Hi Daniel,
I am happy that Libvirt is pushing local migration/live patching support, but
at the same time I am wondering what changed from what you said here:
https://www.redhat.com/archives/libvir-list/2017-September/msg00489.html
To give you a background, we have live patching enhancements in IBM backlog
since a few years ago, and one on the reasons these were being postponed
time and time again were the lack of Libvirt support and this direction of
"Libvirt is not interested in supporting it". And this message above was being
used internally as the rationale for it.
Thanks,
DHB
On 2/3/20 9:43 AM, Daniel P. Berrangé wrote:
I'm (re-)sending this patch series on behalf of Shaju Abraham
<shaju.abraham(a)nutanix.com> who has tried to send this several times
already.
Red Hat's email infrastructure is broken, accepting the mails and then
failing to deliver them to mailman, or any other Red Hat address.
Unfortunately it means that while we can send comments back to Shaju
on this thread, subscribers will then probably fail to see any responses
Shaju tries to give :-( To say this is bad is an understatement. I have
yet another ticket open tracking & escalating this awful problem but
can't give any ETA on a fix :-(
Anyway, with that out of the way, here's Shaju's original cover letter
below....
1) What is this patch series about?
Local live migration of a VM is about Live migrating a VM instance with in the
same node. Traditional libvirt live migration involves migrating the VM from a
source node to a remote node. The local migrations are forbidden in Libvirt for
a myriad of reasons. This patch series is to enable local migration in Libvirt.
2) Why Local Migration is important?
The ability to Live migrate a VM locally paves the way for hypervisor upgrades
without shutting down the VM. For example to upgrade qemu after a security
upgrade, we can locally migrate the VM to the new qemu instance. By utilising
capabilities like "bypass-shared-memory" in qemu, the hypervisor upgrades are
faster.
3) Why is local migration difficult in Libvirt?
Libvirt always assumes that the name/UUID pair is unique with in a node.
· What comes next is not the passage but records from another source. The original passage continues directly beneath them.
<file path="config.mk">
export PLATFORM = sky130hd
export DESIGN_NAME = axil_slave
export DESIGN_NICKNAME = d
export VERILOG_FILES = /design/src/common/tpg_pkg.sv /design/src/logic/axil_slave.sv
export VERILOG_INCLUDE_DIRS = /design/src /design/src/common
export SDC_FILE = /design/constraint.sdc
export NUM_CORES = 1
export LEC_CHECK = 0
export ABC_CLOCK_PERIOD_IN_PS = 1500
export BUFFER_PORTS_ARGS = -buffer_cell sky130_fd_sc_hd__buf_2
export CORE_UTILIZATION = 30
export DETAILED_ROUTE_END_ITERATION = 12
export GPL_ROUTABILITY_DRIVEN = 1
export PLACE_DENSITY = 0.7
export RECOVER_POWER = 100
export SETUP_SLACK_MARGIN = 0.5
export SYNTH_ARGS = -nofsm -noshare
export SYNTH_HDL_FRONTEND = slang
export SYNTH_SLANG_ARGS = --single-unit
export TNS_END_PERCENT = 50
</file>
<file path="constraint.sdc">
create_clock -name clk -period 1.5 [get_ports clk]
set_input_delay 0.15 -clock clk [delete_from_list [all_inputs] [get_ports clk]]
set_output_delay 0.15 -clock clk [all_outputs]
set_load 0.03 [all_outputs]
</file>
<file path="src/common/tpg_cfg.svh">
`ifndef TPG_CFG_SVH
`define TPG_CFG_SVH
// --------------------------------
// Register indices, byte address is four times the index
// --------------------------------
`define IDX_CTRL  10'h14A
`define IDX_ULOW  10'h14B
`define IDX_UMID  10'h14C
`define IDX_UHIGH 10'h14D
`define IDX_RES   10'h150
`define IDX_STAT  10'h151
// --------------------------------
// Fields, widths and reset values
// --------------------------------
`define CLKSEL_BIT 4
`define MODE_MSB   2
`define HIGH_MSB   3
`define CTRL_RST   8'h00
`define USER_RST   8'h00
`define RES_RST    1'b0
`define PAT_W      20
`define NARROW_W   16
`define PAD_W      12
`define RESP_OK    2'b00
`define RESP_ERR   2'b10
`endif

</file>
<file path="src/common/tpg_pkg.sv">
`include "tpg_cfg.svh"

package tpg_pkg;
   // Pattern select codes
   typedef enum logic [2:0] {
      PAT_OFF    = 3'h0,
      PAT_RAMP1  = 3'h1,
      PAT_RAMPU  = 3'h2,
      PAT_STATIC = 3'h4,
      PAT_TOGGLE = 3'h5
   } pat_mode_e;
   // Bus channel states, one-hot
   typedef enum logic [1:0] {
      CH_IDLE = 2'b01,
      CH_RESP = 2'b10
   } chan_state_e;
   // Register write towards the register file
   typedef struct packed {
      logic       en;
      logic [9:0] idx;
      logic [7:0] data;
   } reg_wr_s;
   // Write address and data held until paired
   typedef struct packed {
      logic       aw_held;
      logic [9:0] aw_idx;
      logic       w_held;
      logic [7:0] w_byte;
      logic       w_lane;
   } wr_hold_s;
   // Generator settings
   typedef struct packed {
      logic              clk_sel;
      logic [2:0]        mode;
      logic              res32;
      logic [`PAT_W-1:0] user;
   } gen_cfg_s;
   // Sample on the output path
   typedef struct packed {
      logic        valid;
      logic [31:0] data;
   } sample_s;

   // Codes that run the generator
   function automatic logic mode_on(input logic [2:0] m);
      return m == PAT_RAMP1 || m == PAT_RAMPU || m == PAT_STATIC || m == PAT_TOGGLE;
   endfunction : mode_on

   // Mapped register indices
   function automatic logic reg_known(input logic [9:0] i);
      return (i >= `IDX_CTRL && i <= `IDX_UHIGH) || i == `IDX_RES || i == `IDX_STAT;
   endfunction : reg_known
endpackage : tpg_pkg

</file>
<file path="src/logic/axil_slave.sv">
`timescale 1ns/1ps
`include "tpg_cfg.svh"

module axil_slave (
   input  wire logic        clk,
   input  wire logic        rst,
   input  wire logic [11:0] awaddr,
   input  wire logic        awvalid,
   output logic             awready,
   input  wire logic [31:0] wdata,
   input  wire logic [3:0]  wstrb,
   input  wire logic        wvalid,
   output logic             wready,
   output logic [1:0]       bresp,
   output logic             bvalid,
   input  wire logic        bready,
   input  wire logic [11:0] araddr,
   input  wire logic        arvalid,
   output logic             arready,
   output logic [31:0]      rdata,
   output logic [1:0]       rresp,
   output logic             rvalid,
   input  wire logic        rready,
   output logic [9:0]       rd_idx,
   input  wire logic [31:0] rd_word,
   output tpg_pkg::reg_wr_s wr
);
   tpg_pkg::wr_hold_s    h;
   tpg_pkg::wr_hold_s    next_h;
   tpg_pkg::chan_state_e wst;
   tpg_pkg::chan_state_e next_wst;
   tpg_pkg::chan_state_e rdst;
   tpg_pkg::chan_state_e next_rdst;
   tpg_pkg::reg_wr_s     next_wr;
   logic [1:0]           next_bresp;
   logic [1:0]           next_rresp;
   logic [31:0]          next_rdata;

   assign bvalid = wst[1];
   assign rvalid = rdst[1];
   assign rd_idx = araddr[11:2];

   // Write side: hold address and data, pair them, answer
   always_comb begin
      next_h     = h;
      next_wst   = wst;
      next_bresp = bresp;
      next_wr    = '0;
      if (awvalid && awready) begin
         next_h.aw_held = 1'b1;
         next_h.aw_idx  = awaddr[11:2];
      end
      if (wvalid && wready) begin
         next_h.w_held = 1'b1;
         next_h.w_byte = wdata[7:0];
         next_h.w_lane = wstrb[0];
      end
      case (wst)
         tpg_pkg::CH_IDLE: if (h.aw_held && h.w_held) begin
            next_wst       = tpg_pkg::CH_RESP;
            next_h.aw_held = 1'b0;
            next_h.w_held  = 1'b0;
            next_bresp     = tpg_pkg::reg_known(h.aw_idx) ? `RESP_OK : `RESP_ERR;
            next_wr.en     = h.w_lane && tpg_pkg::reg_known(h.aw_idx);
            next_wr.idx    = h.aw_idx;
            next_wr.data   = h.w_byte;
         end
         tpg_pkg::CH_RESP: if (bready) next_wst = tpg_pkg::CH_IDLE;
         default: next_wst = tpg_pkg::CH_IDLE;
      endcase
   end

   // Read side: one answer per address
   always_comb begin
      next_rdst  = rdst;
      next_rdata = rdata;
      next_rresp = rresp;
      case (rdst)
         tpg_pkg::CH_IDLE: if (arvalid && arready) begin
            next_rdst  = tpg_pkg::CH_RESP;
            next_rdata = rd_word;
            next_rresp = tpg_pkg::reg_known(rd_idx) ? `RESP_OK : `RESP_ERR;
         end
         tpg_pkg::CH_RESP: if (rready) next_rdst = tpg_pkg::CH_IDLE;
         default: next_rdst = tpg_pkg::CH_IDLE;
      endcase
   end

   // Bus state
   always_ff @(posedge clk) begin
      if (rst) begin
         h       <= '0;
         wst     <= tpg_pkg::CH_IDLE;
         rdst    <= tpg_pkg::CH_IDLE;
         bresp   <= `RESP_OK;
         rresp   <= `RESP_OK;
         rdata   <= '0;
         wr      <= '0;
         awready <= 1'b0;
         wready  <= 1'b0;
         arready <= 1'b0;
      end else begin
         h       <= next_h;
         wst     <= next_wst;
         rdst    <= next_rdst;
         bresp   <= next_bresp;
         rresp   <= next_rresp;
         rdata   <= next_rdata;
         wr      <= next_wr;
         awready <= !next_h.aw_held;
         wready  <= !next_h.w_held;
         arready <= next_rdst == tpg_pkg::CH_IDLE;
      end
   end
endmodule : axil_slave

</file>
==> results.md <==
- Outcome: completed
- Die area: around 0.01 sq mm
- Sequential fraction of the synthesis area: 0.564
- Starting Density: 0.310
- Mapped cell area: 0.00288 sq mm
- Seq pwr share: 0.441
- Hold buffer count at cts: 0
- Routability cong.: 0.770
- Post-synth top area share: 0.564
- CP bufs+invs: 2
- Mux cell area share after synthesis: 0
- TritonRoute pass-1 iters: 4
- Critical setup path kind: reg2reg
- Die span in x: 99.9 um
- CTS Buffer Depth: 2
- Endpoint class of the critical path: flip-flop
- Pins Over Slew Limit: 0
- PD cells: 1430 mW/mm^2
- Vias/cell: 4.38
- Adder-Cell Fraction of Synth Area: 0.00870
- WP data arrival: between 1.5 and 2 ns
- CP endpoint: arready
- Simple-Gate Fraction of Synth Area: 0.241
- Core area: 0.00928 sq mm
- Sw Share: 0.330
- Final hold violations: 0
- Peak supply drop: 0.480 mV
- Largest cells by area after synthesis: dfxtp_1, nand2_1, a21oi_1
- CP max FO: 7
- Gr usage total: 0.148
- CTS root buffer: clkbuf_8
- Synth unique cells: 33
- Max Freq: 747 MHz
- Worst r2r src: rdst[1]
- Main combinational cell family by area after synthesis: simple AND/OR/NAND/NOR gates
- Largest stage delay, worst path: between 0.4 and 0.5 ns
- CTS tree: built
- Most common cell in the netlist: nand2_1
- Tmin final: roughly 1.3 ns
- DR DRC count: 0
- Largest net degree at the start of global routing: 40
- Port-buffer cells: 133
- Final Skew: about 0.0094 ns
- Leakage: 0.00157 uW
- Post-route ant nets: 0
- PnR worst setup slack: 0.162 ns
- Ys Warns: 0
- Flop2flop setup slack: 0.16 ns
- Top FF cell, synth: dfxtp_1
- Xor/xnor share of the synthesized area: 0
- CTS buffer count: 9
- Layout net count: about 570
- Place WS: 0.151 ns
- WL per Instance: 12.5 um
- Max-Cap Viols: 0
- Antenna cells: 0
- Switch Pwr: 1860 uW
- Die height: 99.9 um
- WP data required: 1.73 ns
- Layout cell share with drive strength beyond 1: 0.251
- Gate Count Post-Synth: roughly 330
- P_int: 3790 uW
- #FFs+latches synth: 81
- Grt ovf: 0
- Setup TNS: 0 ns
- Comb pwr share: 0.249
- Clock sink total: 81
- Post-synth EDFFs: 0
- Antenna violations before repair: 0
- Worst reg2reg endpoint: arready
- Clk_lat worst skew: 0.36 ns
- RSZ-0062 raised after global routing: yes
- Area grow syn2layout: 37.1%
- 1st-iter DRT viols: 67
- Kind of cell adding the most delay to the critical path: flip-flops
- Fin util: 0.425
- Crit. Startpoint: rdst[1]
- Post-synthesis compound-gate area fraction: 0.122
- Cell count after placement: 569
- Top post-synthesis cells by count: nand2_1, dfxtp_1, a21oi_1, and2_1, buf_4
- CP Cell Sequence: inv_4, ha_4, clkbuf_4, a311oi_1, nor3_1
- HP Class: in2reg
- Top Ports: 169
- Critical path depth: 5
- WL final: 7470 um
- Avg Inst Size Synth: a little under 9 sq um
- First-pass GRT wire length: ~11000 um
- Detailed placement HPWL: 4540 um
- Tcrit/Tclk final: 0.892
- Startpoint types: flip-flop
- Via Count: 2624
- Post-Layout Cell Count: 599
- H-Tree Depth: 3
- Clk pin slew, worst setup/hold paths: 0.09 ns
- Number of global-route vias before repair: between 2k and 2.5k
- Slowest CP cell: dfxtp_1
- Row cnt: 35
- Post-synth ARST share: 0
- Clock power share: 0.310
- Count of final setup violators: 0
- Reg2reg path depth: 5
- Leading area contributor after synthesis: dfxtp_1
==> worst register-to-register path: cells and delay by family (launching register included) <==
family                   cells  cell delay [ns]
flip-flops                   1             0.42
AO/OA/AOI/OAI                1             0.31
buffers and inverters        2             0.20
adder cells (fa/ha/maj)      1             0.20
AND/OR/NAND/NOR              1             0.10
==> cells by family after synthesis <==
logic type,count (synthesis)
fa+ha+maj,2
flops,81
other cells,1
compound gates,65
buf+inv,33
simple gates,150
==> state kept, by name (all words and copies together) (netlist names) <==
name     cells
awready      1
rresp        1
wst          2
wr          19
rdata       32
bresp        1
h           21
arready      1
rdst         2
wready       1
==> power groups by stage <==
stage / Clock (uW) / Combinational [uW] / Sequential [uW]
6_report: 1750 / 1410 / 2490
5_1_grt: 1900 / 1540 / 2520
4_1_cts: 1810 / 1520 / 2500
3_5_place_dp: 0 / 1250 / 2520
3_3_place_gp: 0 / 1230 / 2510
2_1_floorplan: 0 / 653 / 2800
==> metal layers <==
| metal | wire, um | global-route usage |
|---|---|---|
| met2 | 3650 | 0.254 |
| met3 | 457 | 0.0404 |
| met4 | 148 | 0.0735 |
| met5 | 0 | 0 |
| met1 | 3210 | 0.168 |
==> timing repair <==
item,CTS,global route
cloned,5,1
pin swaps,9,7
setup endpoints to repair,120,138
gates resized for setup,27,35
setup buffers,5,3
==> area by class of cell <==
type	instances	area, sq um
tap	129	161
inverter	3	13.8
sequential	81	1630
timing repair buffer	148	761
multi-input combinational	222	1150
fill	976	5340
clock inverter	5	60.1
clock buffer	11	163
==> worst min path at each step <==
stage | start | endpoint | slack, ns | cells past startpoint
global placement | araddr[2] | rd_idx[0] | 0.30 | 0
detailed placement | araddr[2] | rd_idx[0] | 0.30 | 0
floorplan | wstrb[0] | h[0] | 0.29 | 2
global route | wdata[1] | h[2] | 0.01 | 3
CTS | rd_word[24] | rdata[24] | 0.007 | 3
finish | wdata[1] | h[2] | 0.02 | 3
==> through the flow <==
| step | hold slack, ns | area [sq um] | power, uW |
|---|---|---|---|
| final | 0.0229 | 3940 | 5650 |
| after global routing | 0.0146 | 3940 | 5950 |
| after CTS | 0.00726 | 4020 | 5830 |
| after detailed placement | 0.300 | 3630 | 3770 |
| after global placement | 0.300 | 3630 | 3730 |
| after floorplan | 0.286 | 2950 | 3460 |
==> layout by cell type, fill, tap and decap left out, types with 4 or more instances in the layout <==
cell and instances:
buf_2 66, buf_6 8, nand2_1 105, nand2b_1 6, clkbuf_1 64, clkbuf_8 10
and2_0 5, and3_4 4, nor2_1 4, and2_2 4, dfxtp_1 78, buf_4 6
and2_1 9, a21oi_1 54
Power figures use the tool's default switching activity.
During
local migration there will be two different VMs with the same UUID/name pair
which will confuse the management stack. There are other path variables like
monitor path, config paths etc which assumes that the name/UUID pair is unique.
So during migration the same monitor will be used by both the source and the
target. We cannot assign a temporary UUID to the target VM, since UUID is a part
of the machine ABI which is immutable.
To decouple the dependecy on UUID/name, a new field (the domain id) is included
in all the PATHs that Libvirt uses. This will ensure that all instances of the
VM gets a unique PATH.
4) How is the Local Migration Designed ?
Libvirt manages all the VM domain objects using two hash tables which are
indexed using either the UUID or Name.During the Live migration the domain
entry in the source node gets deleted and a new entry gets populated in the
target node, which are indexed using the same name/UUID.But for the Local
migration, there is no remote node. Both the source and the target nodes are
same. So inorder to model the remote node, two more hashtables are introduced
which represents the hash tables of the remote node during migration.
The Libvirt migration involves 5 stages
1) Begin
2) Prepare
3) Perform
4) Finish
5) Confirm
Begin,Perform and Confirm gets executed on the source node where as Prepare
and Finish gets executed on the target node. In the case of Local Migration
Perform and Finish stages uses the newly introduced 'remote hash table' and
rest of the stages uses the 'source hash tables'. Once the migration is
completed, that is after the confirm phase, the VM domain object is moved from
the 'remote hash table' to the 'source hash table'. This is required so
that
other Libvirt commands like 'virsh list' can display all the VMs running in the
node.
5) How to test Local Migration?
A new flag 'local' is added to the 'virsh migrate' command to enable
local
migration. The syntax is
virsh migrate --live --local 'domain-id' qemu+ssh://ip-address/system
6) What are the known issues?
SeLinux policies is know to have issues with the creating /dev/hugepages entries
during VM launch. In order to test local migration disable SeLinux using 'setenforce
0'.
Shaju Abraham (6):
Add VIR_MIGRATE_LOCAL flag to virsh migrate command
Introduce remote hash tables and helper routines
Add local migration support in QEMU Migration framework
Modify close callback routines to handle local migration
Make PATHs unique for a VM object instance
Move the domain object from remote to source hash table
include/libvirt/libvirt-domain.h | 6 +
src/conf/virdomainobjlist.c | 232 +++++++++++++++++++++++++++++--
src/conf/virdomainobjlist.h | 10 ++
src/libvirt_private.syms | 4 +
src/qemu/qemu_conf.c | 4 +-
src/qemu/qemu_domain.c | 28 +++-
src/qemu/qemu_domain.h | 2 +
src/qemu/qemu_driver.c | 46 +++++-
src/qemu/qemu_migration.c | 59 +++++---
src/qemu/qemu_migration.h | 5 +
src/qemu/qemu_migration_cookie.c | 121 ++++++++--------
src/qemu/qemu_migration_cookie.h | 2 +
src/qemu/qemu_process.c | 3 +-
src/qemu/qemu_process.h | 2 +
src/util/virclosecallbacks.c | 48 +++++--
src/util/virclosecallbacks.h | 3 +
tools/virsh-domain.c | 7 +
17 files changed, 471 insertions(+), 111 deletions(-)